The more practical solution, for which CAGW has advocated, is for foreign countries to respect U.S. biopharmaceutical intellectual property by crafting better trade deals. Canada’s drug prices are low, as they are in other countries, because their government-run healthcare systems utilize price controls that have severely harmed their biopharmaceutical research and development.

As a result, these countries ride on U.S. research, which President Trump’s Council of Economic Advisors recognized in a February 2018 report: “Worldwide profits drive innovation incentives, but when worldwide profits are partially determined by centralized pricing of governments, this induces unique free-riding issues. While drug prices in the United States are less publicly financed than in other countries, government procedures and price controls set prices in most foreign countries.” The advisers called for “enhanced trade policy” and determined that the root of the problem was, “foreign, developed nations, that can afford to pay for novel drugs, free-ride by setting drug prices at unfairly low levels, leaving American patients to pay for the innovation that foreign patients enjoy.”

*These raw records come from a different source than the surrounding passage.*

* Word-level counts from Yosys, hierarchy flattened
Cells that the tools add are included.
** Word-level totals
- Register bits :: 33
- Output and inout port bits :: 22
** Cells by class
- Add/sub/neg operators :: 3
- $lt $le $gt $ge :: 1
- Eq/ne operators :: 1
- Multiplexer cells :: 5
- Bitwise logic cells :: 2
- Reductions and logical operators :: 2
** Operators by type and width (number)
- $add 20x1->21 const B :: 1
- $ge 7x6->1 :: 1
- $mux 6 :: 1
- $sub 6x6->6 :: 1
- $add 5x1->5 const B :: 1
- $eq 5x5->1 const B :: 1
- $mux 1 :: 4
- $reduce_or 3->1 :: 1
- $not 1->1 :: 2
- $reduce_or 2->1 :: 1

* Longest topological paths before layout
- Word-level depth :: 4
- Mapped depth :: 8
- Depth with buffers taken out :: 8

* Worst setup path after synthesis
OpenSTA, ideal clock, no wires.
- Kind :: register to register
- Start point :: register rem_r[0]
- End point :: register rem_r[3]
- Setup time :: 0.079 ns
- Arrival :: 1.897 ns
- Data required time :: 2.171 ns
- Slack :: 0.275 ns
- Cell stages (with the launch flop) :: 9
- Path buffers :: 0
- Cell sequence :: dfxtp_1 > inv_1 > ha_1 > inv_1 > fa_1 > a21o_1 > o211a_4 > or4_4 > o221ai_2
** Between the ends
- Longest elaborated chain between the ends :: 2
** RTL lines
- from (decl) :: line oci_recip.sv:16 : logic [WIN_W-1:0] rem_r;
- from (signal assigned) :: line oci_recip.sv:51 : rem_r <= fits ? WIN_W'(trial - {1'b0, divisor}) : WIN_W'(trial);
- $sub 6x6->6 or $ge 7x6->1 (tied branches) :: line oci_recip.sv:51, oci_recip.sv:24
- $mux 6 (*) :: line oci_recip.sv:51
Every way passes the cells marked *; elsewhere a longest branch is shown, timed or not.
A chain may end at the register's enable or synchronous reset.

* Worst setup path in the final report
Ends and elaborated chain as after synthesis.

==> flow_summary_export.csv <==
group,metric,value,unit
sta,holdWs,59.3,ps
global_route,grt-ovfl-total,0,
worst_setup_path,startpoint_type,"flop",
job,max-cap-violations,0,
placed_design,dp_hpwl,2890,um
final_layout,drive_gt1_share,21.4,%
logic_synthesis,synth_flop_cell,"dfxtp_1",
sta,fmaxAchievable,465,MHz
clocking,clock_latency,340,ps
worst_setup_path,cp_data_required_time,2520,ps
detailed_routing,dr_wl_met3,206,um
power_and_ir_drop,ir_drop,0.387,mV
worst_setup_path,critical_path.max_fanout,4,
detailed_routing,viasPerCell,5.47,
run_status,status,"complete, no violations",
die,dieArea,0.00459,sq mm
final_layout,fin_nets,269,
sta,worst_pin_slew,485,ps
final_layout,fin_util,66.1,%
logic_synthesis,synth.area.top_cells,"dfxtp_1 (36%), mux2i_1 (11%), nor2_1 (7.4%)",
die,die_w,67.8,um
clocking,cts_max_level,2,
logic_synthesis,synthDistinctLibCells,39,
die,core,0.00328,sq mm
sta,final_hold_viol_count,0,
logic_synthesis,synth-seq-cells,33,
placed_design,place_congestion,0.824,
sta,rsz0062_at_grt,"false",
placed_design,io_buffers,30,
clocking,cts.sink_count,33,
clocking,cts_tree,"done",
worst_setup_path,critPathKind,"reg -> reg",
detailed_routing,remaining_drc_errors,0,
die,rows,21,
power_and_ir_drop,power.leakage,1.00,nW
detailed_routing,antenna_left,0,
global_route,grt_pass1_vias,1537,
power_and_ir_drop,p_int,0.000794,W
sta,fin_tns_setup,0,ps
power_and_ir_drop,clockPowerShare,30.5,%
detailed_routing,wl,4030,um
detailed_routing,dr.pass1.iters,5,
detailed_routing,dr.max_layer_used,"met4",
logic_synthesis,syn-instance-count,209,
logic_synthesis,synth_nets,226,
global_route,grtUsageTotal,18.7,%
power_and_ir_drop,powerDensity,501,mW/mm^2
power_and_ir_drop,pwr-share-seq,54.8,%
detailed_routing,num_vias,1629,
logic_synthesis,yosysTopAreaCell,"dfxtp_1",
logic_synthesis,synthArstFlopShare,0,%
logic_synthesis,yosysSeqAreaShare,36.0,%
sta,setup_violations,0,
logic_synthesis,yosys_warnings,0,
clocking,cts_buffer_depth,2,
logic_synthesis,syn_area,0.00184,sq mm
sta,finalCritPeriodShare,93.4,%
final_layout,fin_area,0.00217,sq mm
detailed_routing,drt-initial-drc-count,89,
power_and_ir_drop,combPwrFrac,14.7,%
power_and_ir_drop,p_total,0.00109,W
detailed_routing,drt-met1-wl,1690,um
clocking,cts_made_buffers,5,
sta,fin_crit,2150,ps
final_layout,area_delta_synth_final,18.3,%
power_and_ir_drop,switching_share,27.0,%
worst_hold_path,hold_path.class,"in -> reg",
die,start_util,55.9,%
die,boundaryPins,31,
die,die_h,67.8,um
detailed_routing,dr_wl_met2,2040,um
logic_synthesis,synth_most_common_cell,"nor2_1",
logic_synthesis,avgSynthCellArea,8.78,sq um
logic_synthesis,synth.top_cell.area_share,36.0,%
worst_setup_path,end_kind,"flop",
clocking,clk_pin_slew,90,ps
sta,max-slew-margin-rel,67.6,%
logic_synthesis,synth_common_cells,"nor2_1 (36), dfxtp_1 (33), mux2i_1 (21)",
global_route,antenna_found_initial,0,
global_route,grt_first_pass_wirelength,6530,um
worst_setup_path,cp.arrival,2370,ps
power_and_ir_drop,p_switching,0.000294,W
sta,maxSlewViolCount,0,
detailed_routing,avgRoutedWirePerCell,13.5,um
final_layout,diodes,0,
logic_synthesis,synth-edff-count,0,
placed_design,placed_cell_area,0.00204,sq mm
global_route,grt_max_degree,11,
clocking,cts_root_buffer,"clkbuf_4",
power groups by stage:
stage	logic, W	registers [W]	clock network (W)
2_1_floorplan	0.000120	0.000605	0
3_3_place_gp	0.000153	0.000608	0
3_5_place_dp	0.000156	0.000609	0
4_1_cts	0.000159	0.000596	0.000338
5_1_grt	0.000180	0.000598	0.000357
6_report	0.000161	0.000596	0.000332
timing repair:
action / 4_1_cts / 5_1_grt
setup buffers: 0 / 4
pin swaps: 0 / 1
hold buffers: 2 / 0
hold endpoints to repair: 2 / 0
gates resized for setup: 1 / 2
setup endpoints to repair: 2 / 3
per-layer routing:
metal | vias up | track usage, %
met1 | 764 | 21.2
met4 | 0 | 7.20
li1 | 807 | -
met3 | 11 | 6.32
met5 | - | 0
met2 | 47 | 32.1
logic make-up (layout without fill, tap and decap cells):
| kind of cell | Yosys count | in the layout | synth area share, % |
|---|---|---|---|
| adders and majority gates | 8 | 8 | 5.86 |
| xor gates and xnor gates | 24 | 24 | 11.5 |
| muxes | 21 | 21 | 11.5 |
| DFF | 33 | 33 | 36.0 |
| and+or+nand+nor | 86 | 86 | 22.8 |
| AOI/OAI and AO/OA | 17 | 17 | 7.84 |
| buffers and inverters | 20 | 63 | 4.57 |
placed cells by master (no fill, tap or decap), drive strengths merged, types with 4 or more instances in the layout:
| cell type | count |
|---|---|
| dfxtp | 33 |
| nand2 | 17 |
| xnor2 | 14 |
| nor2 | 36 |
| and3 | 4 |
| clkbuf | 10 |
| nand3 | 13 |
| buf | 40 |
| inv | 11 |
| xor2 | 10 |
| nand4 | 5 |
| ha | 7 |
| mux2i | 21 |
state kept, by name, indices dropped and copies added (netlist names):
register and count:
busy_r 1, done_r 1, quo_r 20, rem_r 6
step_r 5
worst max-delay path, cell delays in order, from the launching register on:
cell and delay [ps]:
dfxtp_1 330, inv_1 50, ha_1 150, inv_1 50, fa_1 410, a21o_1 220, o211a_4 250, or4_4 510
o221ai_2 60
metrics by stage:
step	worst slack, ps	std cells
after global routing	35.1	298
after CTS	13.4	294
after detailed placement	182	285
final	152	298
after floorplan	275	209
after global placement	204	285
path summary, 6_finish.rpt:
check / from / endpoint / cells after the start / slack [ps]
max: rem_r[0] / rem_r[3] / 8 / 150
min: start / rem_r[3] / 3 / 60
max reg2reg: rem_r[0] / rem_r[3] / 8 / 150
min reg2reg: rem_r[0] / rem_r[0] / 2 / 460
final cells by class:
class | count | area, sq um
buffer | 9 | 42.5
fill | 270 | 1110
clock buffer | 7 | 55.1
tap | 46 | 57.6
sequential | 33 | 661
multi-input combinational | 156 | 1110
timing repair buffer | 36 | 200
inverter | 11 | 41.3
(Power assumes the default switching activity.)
## src/rtl/core/vru_pkg.sv

```systemverilog
package vru_pkg;

    localparam int DATA_W      = 32;
    localparam int ACC_W       = 64;
    localparam int TOTAL_W     = 24;
    localparam int OP_W        = 3;
    localparam int QUEUE_DEPTH = 4;
    localparam int QPTR_W      = $clog2(QUEUE_DEPTH);
    localparam int DIV_CNT_W   = $clog2(ACC_W);
    localparam int PROD_SHIFT  = 16;

    // Q16.16 limits as 32-bit words and sign-extended to ACC_W; then ACC limits
    localparam logic [DATA_W-1:0] Q32_MAX = 32'h7FFF_FFFF;
    localparam logic [DATA_W-1:0] Q32_MIN = 32'h8000_0000;
    localparam logic [ACC_W-1:0]  Q64_MAX = 64'h0000_0000_7FFF_FFFF;
    localparam logic [ACC_W-1:0]  Q64_MIN = 64'hFFFF_FFFF_8000_0000;
    localparam logic [ACC_W-1:0]  ACC_MAX = 64'h7FFF_FFFF_FFFF_FFFF;
    localparam logic [ACC_W-1:0]  ACC_MIN = 64'h8000_0000_0000_0000;

    typedef enum logic [OP_W-1:0] {
        OP_MAX  = 3'd0,
        OP_MIN  = 3'd1,
        OP_SUM  = 3'd2,
        OP_PROD = 3'd3,
        OP_MEAN = 3'd4
    } op_t;

    localparam logic [OP_W-1:0] OP_RESET = OP_SUM;

    // One classified element on its way from front to back
    typedef struct packed {
        logic signed [DATA_W-1:0] value;
        logic                     last;
        op_t                      op;
    } cmd_t;

endpackage

```

## src/rtl/core/vru_front.sv

```systemverilog
module vru_front (
    input  logic                          clk,
    input  logic                          rst_n,
    input  logic                          cfg_valid,
    output logic                          cfg_ready,
    input  logic [vru_pkg::OP_W-1:0]      cfg_data,
    input  logic                          in_valid,
    output logic                          in_ready,
    input  logic signed [vru_pkg::DATA_W-1:0] element_value,
    input  logic                          last_of_group,
    input  logic                          q_full,
    output logic                          q_push,
    output vru_pkg::cmd_t                 q_cmd
);
    import vru_pkg::*;

    logic [OP_W-1:0] op_raw_reg;
    op_t             op_class;

    assign cfg_ready = 1'b1;

    always_ff @(posedge clk or negedge rst_n)
    begin
        if (!rst_n)
        begin
            op_raw_reg <= OP_RESET;
        end
        else if (cfg_valid && cfg_ready)
        begin
            op_raw_reg <= cfg_data;
        end
    end

    // unused codes behave as sum
    always_comb
    begin
        case (op_raw_reg) inside
            OP_MAX, OP_MIN, OP_SUM, OP_PROD, OP_MEAN: op_class = op_t'(op_raw_reg);
            default:                                  op_class = OP_SUM;
        endcase
    end

    assign in_ready     = !q_full;
    assign q_push       = in_valid && in_ready;
    assign q_cmd.value  = element_value;
    assign q_cmd.last   = last_of_group;
    assign q_cmd.op     = op_class;

endmodule

```

## src/rtl/core/vru_queue.sv

```systemverilog
module vru_queue (
    input  logic          clk,
    input  logic          rst_n,
    input  logic          push,
    input  vru_pkg::cmd_t push_cmd,
    output logic          full,
    input  logic          pop,
    output logic          valid,
    output vru_pkg::cmd_t pop_cmd
);
    import vru_pkg::*;

    cmd_t              mem_reg [QUEUE_DEPTH];
    logic [QPTR_W-1:0] wr_ptr_reg;
    logic [QPTR_W-1:0] rd_ptr_reg;
    logic [QPTR_W:0]   fill_reg;
    logic [QPTR_W:0]   fill_next;

    assign valid   = (fill_reg != '0);
    assign full    = (fill_reg == (QPTR_W+1)'(QUEUE_DEPTH));
    assign pop_cmd = mem_reg[rd_ptr_reg];

    always_comb
    begin
        case ({push, pop})
            2'b10:   fill_next = fill_reg + 1'b1;
            2'b01:   fill_next = fill_reg - 1'b1;
            default: fill_next = fill_reg;
        endcase
    end

    always_ff @(posedge clk)
    begin
        if (push)
        begin
            mem_reg[wr_ptr_reg] <= push_cmd;
        end
    end

    always_ff @(posedge clk or negedge rst_n)
    begin
        if (!rst_n)
        begin
            wr_ptr_reg <= '0;
            rd_ptr_reg <= '0;
            fill_reg   <= '0;
        end
        else
        begin
            if (push)
            begin
                wr_ptr_reg <= wr_ptr_reg + 1'b1;
            end
            if (pop)
            begin
                rd_ptr_reg <= rd_ptr_reg + 1'b1;
            end
            fill_reg <= fill_next;
        end
    end

endmodule

```

## src/rtl/core/vru_back.sv

```systemverilog
module vru_back #(
    parameter int COUNT_BITS = 24
) (
    input  logic                              clk,
    input  logic                              rst_n,
    input  logic                              q_valid,
    input  vru_pkg::cmd_t                     q_cmd,
    output logic                              q_pop,
    output logic                              out_valid,
    input  logic                              out_ready,
    output logic signed [vru_pkg::DATA_W-1:0] reduced_value,
    output logic [vru_pkg::TOTAL_W-1:0]       element_total,
    output logic                              saturated
);
    import vru_pkg::*;

    typedef enum logic [2:0] {
        S_IDLE,
        S_MUL,
        S_DPREP,
        S_DIV,
        S_FIN
    } state_t;

    state_t                  state_reg, state_next;
    logic signed [ACC_W-1:0] acc_reg, acc_next;
    logic [COUNT_BITS-1:0]   count_reg, count_next;
    logic                    first_reg, first_next;
    logic                    clamp_reg, clamp_next;
    logic                    last_reg, last_next;
    logic signed [ACC_W-1:0] prod_reg, prod_next;
    logic                    pclamp_reg, pclamp_next;
    logic [ACC_W-1:0]        quo_reg, quo_next;
    logic [COUNT_BITS-1:0]   rem_reg, rem_next;
    logic [DIV_CNT_W-1:0]    dcnt_reg, dcnt_next;
    logic                    dneg_reg, dneg_next;
    logic                    out_valid_reg, out_valid_next;
    logic [DATA_W-1:0]       out_value_reg, out_value_next;
    logic [TOTAL_W-1:0]      out_total_reg, out_total_next;
    logic                    out_sat_reg, out_sat_next;

    logic signed [ACC_W-1:0]  x64;
    logic                     a_fits;
    logic [DATA_W-1:0]        a32;
    logic signed [ACC_W-1:0]  mul_full;
    logic [ACC_W:0]           sum65;
    logic                     sum_ovf;
    logic signed [ACC_W-1:0]  shifted;
    logic                     s_fits;
    logic [COUNT_BITS-1:0]    count_inc;
    logic [COUNT_BITS:0]      trial;
    logic [COUNT_BITS:0]      diff;
    logic                     ge;
    logic [ACC_W-1:0]         quo_step;
    logic                     f_fits;
    logic [DATA_W-1:0]        fval;
    logic                     close_mean;

    assign x64       = {{(ACC_W-DATA_W){q_cmd.value[DATA_W-1]}}, q_cmd.value};

    // product operand: accumulator clamped to Q16.16 first
    assign a_fits    = (&acc_reg[ACC_W-1:DATA_W-1]) || !(|acc_reg[ACC_W-1:DATA_W-1]);
    assign a32       = a_fits ? acc_reg[DATA_W-1:0] : (acc_reg[ACC_W-1] ? Q32_MIN : Q32_MAX);
    assign mul_full  = $signed(a32) * q_cmd.value;

    assign sum65     = {acc_reg[ACC_W-1], acc_reg} + {x64[ACC_W-1], x64};
    assign sum_ovf   = (sum65[ACC_W] != sum65[ACC_W-1]);

    // arithmetic shift is floor rounding
    assign shifted   = prod_reg >>> PROD_SHIFT;
    assign s_fits    = (&shifted[ACC_W-1:DATA_W-1]) || !(|shifted[ACC_W-1:DATA_W-1]);

    assign count_inc = (&count_reg) ? count_reg : count_reg + 1'b1;

    // restoring division, one quotient bit per cycle
    assign trial     = {rem_reg, quo_reg[ACC_W-1]};
    assign ge        = (trial >= {1'b0, count_reg});
    assign diff      = trial - {1'b0, count_reg};
    assign quo_step  = {quo_reg[ACC_W-2:0], ge};

    assign f_fits    = (&acc_reg[ACC_W-1:DATA_W-1]) || !(|acc_reg[ACC_W-1:DATA_W-1]);
    assign fval      = f_fits ? acc_reg[DATA_W-1:0] : (acc_reg[ACC_W-1] ? Q32_MIN : Q32_MAX);

    assign close_mean = (q_cmd.op == OP_MEAN);

    always_comb
    begin
        state_next     = state_reg;
        acc_next       = acc_reg;
        count_next     = count_reg;
        first_next     = first_reg;
        clamp_next     = clamp_reg;
        last_next      = last_reg;
        prod_next      = prod_reg;
        pclamp_next    = pclamp_reg;
        quo_next       = quo_reg;
        rem_next       = rem_reg;
        dcnt_next      = dcnt_reg;
        dneg_next      = dneg_reg;
        out_valid_next = out_valid_reg;
        out_value_next = out_value_reg;
        out_total_next = out_total_reg;
        out_sat_next   = out_sat_reg;
        q_pop          = 1'b0;

        if (out_valid_reg && out_ready)
        begin
            out_valid_next = 1'b0;
        end

        case (state_reg)
            S_IDLE:
            begin
                if (q_valid)
                begin
                    q_pop     = 1'b1;
                    last_next = q_cmd.last;
                    if (first_reg)
                    begin
                        acc_next   = x64;
                        count_next = COUNT_BITS'(1);
                        clamp_next = 1'b0;
                        first_next = 1'b0;
                        if (q_cmd.last)
                        begin
                            state_next = close_mean ? S_DPREP : S_FIN;
                        end
                    end
                    else
                    begin
                        count_next = count_inc;
                        case (q_cmd.op)
                            OP_MAX:
                            begin
                                if (x64 > acc_reg)
                                begin
                                    acc_next = x64;
                                end
                            end
                            OP_MIN:
                            begin
                                if (x64 < acc_reg)
                                begin
                                    acc_next = x64;
                                end
                            end
                            OP_PROD:
                            begin
                                prod_next   = mul_full;
                                pclamp_next = !a_fits;
                            end
                            default:
                            begin
                                if (sum_ovf)
                                begin
                                    acc_next   = sum65[ACC_W] ? ACC_MIN : ACC_MAX;
                                    clamp_next = 1'b1;
                                end
                                else
                                begin
                                    acc_next = sum65[ACC_W-1:0];
                                end
                            end
                        endcase
                        if (q_cmd.op == OP_PROD)
                        begin
                            state_next = S_MUL;
                        end
                        else if (q_cmd.last)
                        begin
                            state_next = close_mean ? S_DPREP : S_FIN;
                        end
                    end
                end
            end
            S_MUL:
            begin
                acc_next   = s_fits ? shifted : (shifted[ACC_W-1] ? Q64_MIN : Q64_MAX);
                clamp_next = clamp_reg || pclamp_reg || !s_fits;
                state_next = last_reg ? S_FIN : S_IDLE;
            end
            S_DPREP:
            begin
                dneg_next  = acc_reg[ACC_W-1];
                quo_next   = acc_reg[ACC_W-1] ? -acc_reg : acc_reg;
                rem_next   = '0;
                dcnt_next  = '0;
                state_next = S_DIV;
            end
            S_DIV:
            begin
                rem_next  = ge ? diff[COUNT_BITS-1:0] : trial[COUNT_BITS-1:0];
                quo_next  = quo_step;
                dcnt_next = dcnt_reg + 1'b1;
                if (&dcnt_reg)
                begin
                    acc_next   = dneg_reg ? -quo_step : quo_step;
                    state_next = S_FIN;
                end
            end
            S_FIN:
            begin
                if (!out_valid_reg || out_ready)
                begin
                    out_valid_next = 1'b1;
                    out_value_next = fval;
                    out_total_next = TOTAL_W'(count_reg);
                    out_sat_next   = clamp_reg || !f_fits;
                    acc_next       = '0;
                    count_next     = '0;
                    clamp_next     = 1'b0;
                    first_next     = 1'b1;
                    state_next     = S_IDLE;
                end
            end
            default:
            begin
                state_next = S_IDLE;
            end
        endcase
    end

    always_ff @(posedge clk or negedge rst_n)
    begin
        if (!rst_n)
        begin
            state_reg     <= S_IDLE;
            acc_reg       <= '0;
            count_reg     <= '0;
            first_reg     <= 1'b1;
            clamp_reg     <= 1'b0;
            last_reg      <= 1'b0;
            prod_reg      <= '0;
            pclamp_reg    <= 1'b0;
            quo_reg       <= '0;
            rem_reg       <= '0;
            dcnt_reg      <= '0;
            dneg_reg      <= 1'b0;
            out_valid_reg <= 1'b0;
            out_value_reg <= '0;
            out_total_reg <= '0;
            out_sat_reg   <= 1'b0;
        end
        else
        begin
            state_reg     <= state_next;
            acc_reg       <= acc_next;
            count_reg     <= count_next;
            first_reg     <= first_next;
            clamp_reg     <= clamp_next;
            last_reg      <= last_next;
            prod_reg      <= prod_next;
            pclamp_reg    <= pclamp_next;
            quo_reg       <= quo_next;
            rem_reg       <= rem_next;
            dcnt_reg      <= dcnt_next;
            dneg_reg      <= dneg_next;
            out_valid_reg <= out_valid_next;
            out_value_reg <= out_value_next;
            out_total_reg <= out_total_next;
            out_sat_reg   <= out_sat_next;
        end
    end

    assign out_valid     = out_valid_reg;
    assign reduced_value = out_value_reg;
    assign element_total = out_total_reg;
    assign saturated     = out_sat_reg;

endmodule

```

## src/rtl/core/vector_reduction_unit_top.sv

```systemverilog
// Streaming reduction of signed Q16.16 elements (max, min, sum, product or
// mean per group, chosen by the 3-bit operation register; codes 5..7 act as
// sum). Each transaction on the input channel carries one element and a
// last-of-group mark; each group yields one output transaction with the
// saturated result, the element count (low 24 bits) and a saturation flag.
// The front end accepts elements into a 4-entry queue whenever it has room,
// so input transactions keep flowing while the back end works or while a
// result waits in the output register. The back end retires one element per
// cycle for max, min, sum and mean; each product element after the first
// takes a registered 32x32 multiply, then shift and clamp. A closed group
// enters the output register once any older result is taken; a mean group
// first runs S_DPREP and the 64-step restoring divider (one quotient bit
// per cycle). Write the operation register only while the block is idle; it
// applies to every element accepted afterwards. COUNT_BITS sets the element
// counter width (8..32); the counter saturates at its maximum.
module vector_reduction_unit_top #(
    parameter int COUNT_BITS = 24
) (
    input  logic                              clk,
    input  logic                              rst_n,
    input  logic                              cfg_valid,
    output logic                              cfg_ready,
    input  logic [vru_pkg::OP_W-1:0]          cfg_data,
    input  logic                              in_valid,
    output logic                              in_ready,
    input  logic signed [vru_pkg::DATA_W-1:0] element_value,
    input  logic                              last_of_group,
    output logic                              out_valid,
    input  logic                              out_ready,
    output logic signed [vru_pkg::DATA_W-1:0] reduced_value,
    output logic [vru_pkg::TOTAL_W-1:0]       element_total,
    output logic                              saturated
);
    import vru_pkg::*;

    // front -> queue
    logic q_push;
    logic q_full;
    cmd_t push_cmd;

    // queue -> back
    logic q_pop;
    logic q_valid;
    cmd_t pop_cmd;

    // operation register, op classification and input handshake
    vru_front u_front (
        .clk           (clk),
        .rst_n         (rst_n),
        .cfg_valid     (cfg_valid),
        .cfg_ready     (cfg_ready),
        .cfg_data      (cfg_data),
        .in_valid      (in_valid),
        .in_ready      (in_ready),
        .element_value (element_value),
        .last_of_group (last_of_group),
        .q_full        (q_full),
        .q_push        (q_push),
        .q_cmd         (push_cmd)
    );

    // decouples input acceptance from back-end stalls
    vru_queue u_queue (
        .clk      (clk),
        .rst_n    (rst_n),
        .push     (q_push),
        .push_cmd (push_cmd),
        .full     (q_full),
        .pop      (q_pop),
        .valid    (q_valid),
        .pop_cmd  (pop_cmd)
    );

    // accumulator, multiplier, divider and output register
    vru_back #(
        .COUNT_BITS (COUNT_BITS)
    ) u_back (
        .clk           (clk),
        .rst_n         (rst_n),
        .q_valid       (q_valid),
        .q_cmd         (pop_cmd),
        .q_pop         (q_pop),
        .out_valid     (out_valid),
        .out_ready     (out_ready),
        .reduced_value (reduced_value),
        .element_total (element_total),
        .saturated     (saturated)
    );

endmodule

```
==> src/rtl/core/highlight_strip_entity_decode_unit_macros.svh <==
// Assertion macros used by the entity decoder datapath.
`ifndef HIGHLIGHT_STRIP_ENTITY_DECODE_UNIT_MACROS_SVH
`define HIGHLIGHT_STRIP_ENTITY_DECODE_UNIT_MACROS_SVH

// Same-cycle implication, disabled during reset.
`define HSED_ASSERT_IMPL(lbl, clk, rst_n, ante, cons) \
    lbl: assert property (@(posedge clk) disable iff (!rst_n) (ante) |-> (cons)) \
        else $error("hsed assertion failed");

// Next-cycle implication, disabled during reset.
`define HSED_ASSERT_NEXT(lbl, clk, rst_n, ante, cons) \
    lbl: assert property (@(posedge clk) disable iff (!rst_n) (ante) |=> (cons)) \
        else $error("hsed assertion failed");

`endif

==> src/rtl/core/hsed_pkg.sv <==
// Shared types, constants and helpers of the entity decoder.
package hsed_pkg;

    // Default depth of the digit store.
    localparam int MAX_DIGITS_DEF = 8;

    // Character codes.
    localparam logic [7:0] CH_NUL    = 8'h00;
    localparam logic [7:0] CH_MARK_A = 8'h02;
    localparam logic [7:0] CH_MARK_B = 8'h03;
    localparam logic [7:0] CH_AMP    = 8'h26;
    localparam logic [7:0] CH_HASH   = 8'h23;
    localparam logic [7:0] CH_SEMI   = 8'h3B;
    localparam logic [7:0] CH_QUEST  = 8'h3F;
    localparam logic [7:0] CH_ZERO   = 8'h30;
    localparam logic [7:0] CH_NINE   = 8'h39;
    localparam logic [7:0] VAL_SAT   = 8'd128;

    // Parse phase held in the datapath.
    typedef enum logic [1:0] {
        PH_IDLE   = 2'd0,
        PH_AMP    = 2'd1,
        PH_DIGITS = 2'd2
    } t_phase;

    // Source of the next result loaded into the output register.
    typedef enum logic [2:0] {
        EM_NONE = 3'd0,
        EM_STEP = 3'd1,
        EM_AMP  = 3'd2,
        EM_HASH = 3'd3,
        EM_DIG  = 3'd4,
        EM_TAIL = 3'd5
    } t_emit;

    // Controller to datapath.
    typedef struct packed {
        logic  accept;
        t_emit emit;
        logic  rd_first;
        logic  rd_next;
        logic  tail;
    } t_cmd;

    // Datapath to controller.
    typedef struct packed {
        logic need_flush;
        logic step_emits;
        logic ph_digits;
        logic cnt_zero;
        logic dig_last;
        logic tail_emits;
        logic out_free;
    } t_sts;

    // True when a byte seen in idle produces a result.
    function automatic logic idle_emits(input logic [7:0] b);
        idle_emits = !(b == CH_MARK_A || b == CH_MARK_B || b == CH_AMP);
    endfunction

endpackage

It is indeed unfortunate that the Trump administration and states spent time, energy, and the taxpayers’ money trying to implement a policy that simply imported another country’s socialistic pharmaceutical price controls instead of vigorously encouraging members of Congress to pass trade deals that would make developed countries pay their fair share of U.S-funded biopharmaceutical research and in the process give value to their nation’s research and development to increase innovation worldwide.

While Canada’s clear “no” appears to be stopping drug importation for now, there are other proposals being considered that would also be damaging to U.S. global leadership in biopharmaceuticals. Indeed, President-elect Biden will likely keep moving forward on implementing the Trump administration’s most favored nation policy for Medicare Part B drugs that essentially sanctions socialistic, government-run healthcare systems. None of these ideas make sense after the biopharmaceutical industry created a safe and effective COVID-19 vaccine in record time.